Senin, 01 Juli 2013

EFEKTIFITAS SENGSTAKEN BLAKEMORE TUBE PADA PASIEN GI BLEEDING


ESSAY

EFEKTIFITAS SENGSTAKEN BLAKEMORE TUBE
PADA PASIEN DENGAN PERDARAHAN GASTROINTESTINAL



Oleh:
ANISSA CINDY NURUL AFNI
126070300111015

  

PROGRAM MAGISTER KEPERAWATAN
PEMINATAN GAWAT DARURAT
FAKULTAS KEDOKTERAN UNIVERSITAS BRAWIJAYA
MALANG
2013


               
A.   Latar Belakang
Perdarahan gastrointestinal merupakan salah satu kasus yang sering dijumpai pada emergency department. Saluran cerna bagian atas merupakan tempat yang sering mengalami perdarahan, hampir 80% kasus perdarahan gastrointestinal berasal dari perdarahan esofagus, gaster dan deudenum. Sebagian pasien datang dengan kondisi stabil namun tidak sedikit juga datang dalam kondisi gawat darurat. Kejadian perdarahan akut saluran pencernaan tidak hanya terjadi di luar rumah sakit tetapi dapat juga terjadi pada pasien yang dirawat di rumah sakit. yang membutuhkan penanganan cepat dan tepat (Djumhana, 2005).
Manajemen perdarahan gastrointestinal terutama seperti pada kasus hemoragi varises esovagus merupakan suatu hal yang sangat menantang. Hal ini dikarenakan banyaknya komplikasi yang mungkin muncul baik sebelum maupun setelah penanganan. Salah satu tindakan life saving yang dapat dilakukan adalah esophagostric tamponade tubes dengan Sengstaken BlakemoreTube (SBT) (Day, 2001). Pada 60-90% pasien dengan acute variceal haemorrhage, Sengstaken Blakemore dapat menjadi alternatif terapi modalitas yang efektif dalam penanganan varies esophagus dan gastric varises (Yoshida, Marmada, Taniai, Yoshioka, Hirakata, Kawano, Mizuguchi, Shimizu, Ueda, and Uchid, 2012)
Sengstaken Blakmore tube telah mulai diperkenalkan sejak tahun 1930an sebagai treatmen untuk perdarahan varises esophagus dan mulai sangat berkembang sejak tahun 1950 yang kemudian mulai muncul komplikasi (Hanna, Warren, Galambos, and Millikan, 1981). Meskipun tehnik Sengstaken Blakmore tube telah menjadi metode sejak lama dalam mengontrol perdarahan terutama pada varises esophagus, digambarkan juga beberapa kegagalan dalam menghentikan perdarahan dan tingginya morbiditas dan mortalitas yang dihasilkan akibat dari pemberian tehnik ini (Bauer, Kreel, and Kark, 1974).
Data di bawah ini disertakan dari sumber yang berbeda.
This is an optimization exercise on Yosys and OpenROAD, whose aim is small area, not a production implementation.
In this exercise RTL edits were held to simulation tests only and were not proved equivalent to the original.
No activity file was given, so power comes from the tool's default toggle rates.

## ow_emu
module ow_emu (
    input  wire        clk,
    input  wire        rst,
    input  wire [2:0]  fam,
    input  wire        cmd_valid,
    output wire        cmd_ready,
    input  wire [7:0]  opsel,
    input  wire [15:0] a16,
    input  wire [7:0]  d8,
    output reg         rsp_valid,
    output wire [3:0]  status,
    output wire        ok,
    output wire [7:0]  rdata,
    input  wire        ow_in,
    output wire        ow_pull
);
Size in the first run: roughly 1900 cells after synthesis, about 55 I/O pins.
export LEC_CHECK = 0
export ABC_AREA = 0
export CAP_MARGIN = 20
export CORE_MARGIN = 2
export CORE_UTILIZATION = 55
export PLACE_DENSITY = 0.7
export SLEW_MARGIN = 20
create_clock -name core_clock -period 10.0 [get_ports {clk}]
standard.sh (not shown) runs the stock make flow with config.mk's settings and CLKGATE_MAP_FILE= SYNTH_SCRIPT=/design/flow/synth_recipe.tcl, a recipe that flattens the netlist after the stock synthesis.
==> flow/flow/run.sh <==
#!/bin/bash
# Layout flow: the standard flow (standard synthesis and ORFS steps, unchanged
# scripts), with two settings passed to ORFS through its own variables:
#  - CTS without dummy loads (the clock tree's balancing cells add area only);
#  - port buffers made of the smallest buffer cell.
# make's output goes to standard.log; each ORFS step keeps its own log in orfs/logs/.
set -euo pipefail
cd "$(dirname "$0")/.."
export CTS_ARGS="-sink_clustering_enable -repair_clock_nets -sink_clustering_size 10 -sink_clustering_max_diameter 40 -buf_list sky130_fd_sc_hd__clkbuf_4 -dont_use_dummy_load"
export BUFFER_PORTS_ARGS="-buffer_cell sky130_fd_sc_hd__buf_1"
bash standard.sh > standard.log 2>&1
test -f out/final.def
Next try:
--- a/flow/flow/run.sh
+++ b/flow/flow/run.sh
@@ -9 +9 @@
-export CTS_ARGS="-sink_clustering_enable -repair_clock_nets -sink_clustering_size 10 -sink_clustering_max_diameter 40 -buf_list sky130_fd_sc_hd__clkbuf_4 -dont_use_dummy_load"
+export CTS_ARGS="-sink_clustering_enable -repair_clock_nets -sink_clustering_size 18 -sink_clustering_max_diameter 60 -buf_list sky130_fd_sc_hd__clkbuf_8 -dont_use_dummy_load"
What happened: The new run ran to the end with no violations; wire length drops by 1.2%; worst hold slack improved by 0.037 ns; clock power hardly moves; final area hardly moves; setup slack is worse by 0.024 ns; maximum frequency decreases by 0.41%; total power stays flat; die area does not change; final cell count shrinks by 2.8%; via count fell by 3.1%; register-to-register slack stays flat.

---

Setup of lane 1:
Another version of the RTL of ow_emu (not shown whole).
For scale: about 55 I/O pins, ~0.030 mm2 of cells after synthesis.
==> flow/design.v (excerpt) <==
module ow_emu (
    input  wire        clk,
    input  wire        rst,
    input  wire [2:0]  fam,
    input  wire        cmd_valid,
    output wire        cmd_ready,
    input  wire [7:0]  opsel,
    input  wire [15:0] a16,
    input  wire [7:0]  d8,
    output reg         rsp_valid,
    output reg  [3:0]  status,
    output reg         ok,
    output reg  [7:0]  rdata,
    input  wire        ow_in,
    output wire        ow_pull
);
    localparam [3:0] ST_OK = 4'd0, ST_ERR_ROLE = 4'd2, ST_ERR_ILLEGAL = 4'd3,
                     ST_ERR_RANGE = 4'd4, ST_ERR_UNSUP = 4'd5;
    localparam [7:0] OP_NOP = 8'h00, OP_CRC_CLR = 8'h01, OP_CRC_BIT = 8'h02,
                     OP_CRC_BYTE = 8'h03, OP_CRC_GET = 8'h05,
                     OP_ROM_WR = 8'h08, OP_ROM_RD = 8'h09, OP_ROM_VALID = 8'h0A,
                     OP_ROM_APPLY = 8'h0B, OP_MEM_WR = 8'h0C, OP_MEM_RD = 8'h0D,
                     OP_AREGS_WR = 8'h0E, OP_AREGS_RD = 8'h0F,
                     OP_EMU_START = 8'h20, OP_EMU_STOP = 8'h21;
    function [7:0] crc8_bit(input [7:0] c, input d);
        begin
  ...
Settings: LEC_CHECK=0, ABC_AREA=1, CAP_MARGIN=20, CORE_MARGIN=2, CORE_UTILIZATION=55, CTS_CLUSTER_DIAMETER=60, CTS_CLUSTER_SIZE=36, PLACE_DENSITY=0.7, SLEW_MARGIN=20; clock period 10.0 ns.
run.sh (not shown) runs the stock make flow with config.mk's settings and CLKGATE_MAP_FILE= SYNTH_SCRIPT=/design/flow/synth_recipe.tcl, a recipe that flattens the netlist after the stock synthesis.
Stock flow here: none of the scripts above is used.
Lane 1 has completed all stages; timing, DRC and antenna checks passed.
diff inputs: lane 1 => lane 2
Settings: CTS_CLUSTER_DIAMETER now 80, was 60; CTS_CLUSTER_SIZE now 30, was 36.
==> flow/flow/run.sh (new file) <==
#!/bin/bash
# Layout flow: the standard flow (standard synthesis and ORFS steps, unchanged
# scripts), with two settings passed to ORFS through its own variables:
#  - CTS without dummy loads (the clock tree's balancing cells add area only);
#  - port buffers made of the smallest buffer cell.
# make's output goes to standard.log; each ORFS step keeps its own log in orfs/logs/.
set -euo pipefail
cd "$(dirname "$0")/.."
export CTS_ARGS="-sink_clustering_enable -repair_clock_nets -sink_clustering_size ${CTS_SIZE:-30} -sink_clustering_max_diameter ${CTS_DIAM:-80} -dont_use_dummy_load"
export BUFFER_PORTS_ARGS="-buffer_cell sky130_fd_sc_hd__buf_1"
bash standard.sh > standard.log 2>&1
test -f out/final.def
==> flow/standard.sh (new file) <==
#!/bin/bash
# synth_recipe.tcl (not shown) runs the flow's synth.tcl, then flattens the netlist and writes it again
# the make line also repeats each setting of config.mk as NAME=value (left out here)
make -C /OpenROAD-flow-scripts/flow DESIGN_CONFIG=/design/flow/config.mk WORK_HOME=/design/flow/orfs CLKGATE_MAP_FILE= SYNTH_SCRIPT=/design/flow/synth_recipe.tcl "${@:-finish}"
removed: flow/run.sh
[summary]
Area: lane 2 vs lane 1 -> lane 2 smaller. On shortest clock period the worst path allows after layout, lane 1 loses to lane 2. The endpoint arrival time on the critical path of lane 2 is lower than that of lane 1. Taking lane 1 as the reference, in lane 2 worst IR drop on VDD went up 2.1%; total global routing overflow held.

## separate check: timing with driven ports
How much do the figures lean on ideal ports? The routed layouts below were timed once more, with nothing changed but the port constraints. Step 1, drivers: a clkbuf_16 drives clk and a buf_2 each remaining input, both assumed. Step 2, shift: input delay + t, output delay - t, t = (earliest + latest rising clock arrival at the registers) / 2. This alone moves slack from input paths to output paths. Three values: no drivers, after step 1, after step 2; two values: the first two.
run	shift t [ns]	setup slack, ns	worst hold slack (ns)	worst data-port slew with drivers (ns)
the first run of note 1	0.997	4.167 / 4.144 / 4.080	0.261 / 0.261 / 0.261	0.08
the second run of note 1	0.697	4.143 / 4.120 / 4.058	0.298 / 0.298 / 0.298	0.07
lane 1	0.699	3.401 / 3.378 / 3.378	0.301 / 0.301 / 0.301	0.07
lane 2	0.646	4.068 / 4.040 / 4.040	0.297 / 0.297 / 0.297	0.04
After both steps every run listed still meets setup and hold. For the first run of note 1, which loses most, drivers alone change the setup slack by -0.023 ns; drivers and shift together by -0.087 ns.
Melihat pro dan kontra dari latar belakang masalah di atas, penulis tertarik untuk mengambil tema mengenai efektifitas Sengstaken Blakemore tube pada pasien dengan perdarahan gastrointestinal sebagai bahan kajian.
Hal ini dimaksudkan agar dapat menjadi kajian referensi baru dalam dunia keperawatan untuk melihat efektifitas Sengstaken Blakemore tube pada pasien dengan perdarahan gastrointestinal. Bagi perawat sendiri dalam praktik klinik dapat menjadi referensi terapi alternative mandiri keperawatan yang dapat diterapkan pada pasien jika Sengstaken Blakemore tube terbukti efektif dalam menghentikan perdarahan gastrointestinal.

B.   Analisis Literature
Sengstaken-Blakemore merupakan sebuah pipa yang memiliki 4 lumen, yaitu esophageal lumen balloon, gastric balloon lumen, dan dua lumen yang mengaspirasi isi esofgus dan gastric (Abbenbroek, 2005). Sengstaken-Blakemore terdiri atas bagian distal ballon yang mengembang hingga ke abdomen dan bagian proksimal balloon yang mengembang hingga ke dalam esophagus (Barchini and Holt, 2011). Ketika gastric balloon dikembangkan kondisi ini akan mendesak dan memberikan tekanan pada area gastric dan varises esophagus sehingga dapat menahan adanya perdarahan. Esophageal lumen balloon dapat dikembangkan dan memiliki tekanan hingga 20-40 mm Hg (Abbenbroek, 2005).
Sengstaken-Blakemore menjadi salah satu alternative penanganan pertama dalam prosedur tetap di Royal Prince Alfre Hospital Intensive Care selain Linton Nachlas Tube. Sengstaken-Blakemore tube memiliki volume maksimal hingga 250 ml. Sedangkan esophageal lumen balloon memiliki kapasitas maksimal 150 ml (Abbenbroek, 2005).
Namun dalam wacana mengenai keefektifan Sengstaken Blakemore tube sebagai life saving dalam menghentikan perdarahan gastrointestinal, Sengstaken Blakemore tube juga memiliki komplikasi (Abbenbroek, 2005). Komplikasi yang mungkin muncul 10-40% kasus adalah aspirasi pneumonia, perforasi esophagus dan gastric, rupture balloon, obstruksi jalan nafas, fistula bronkoesofageal, dan nekrosis pressure (Barchini and Holt, 2011). Di bawah ini merupakan gambar Sengstaken-Blakemore tube.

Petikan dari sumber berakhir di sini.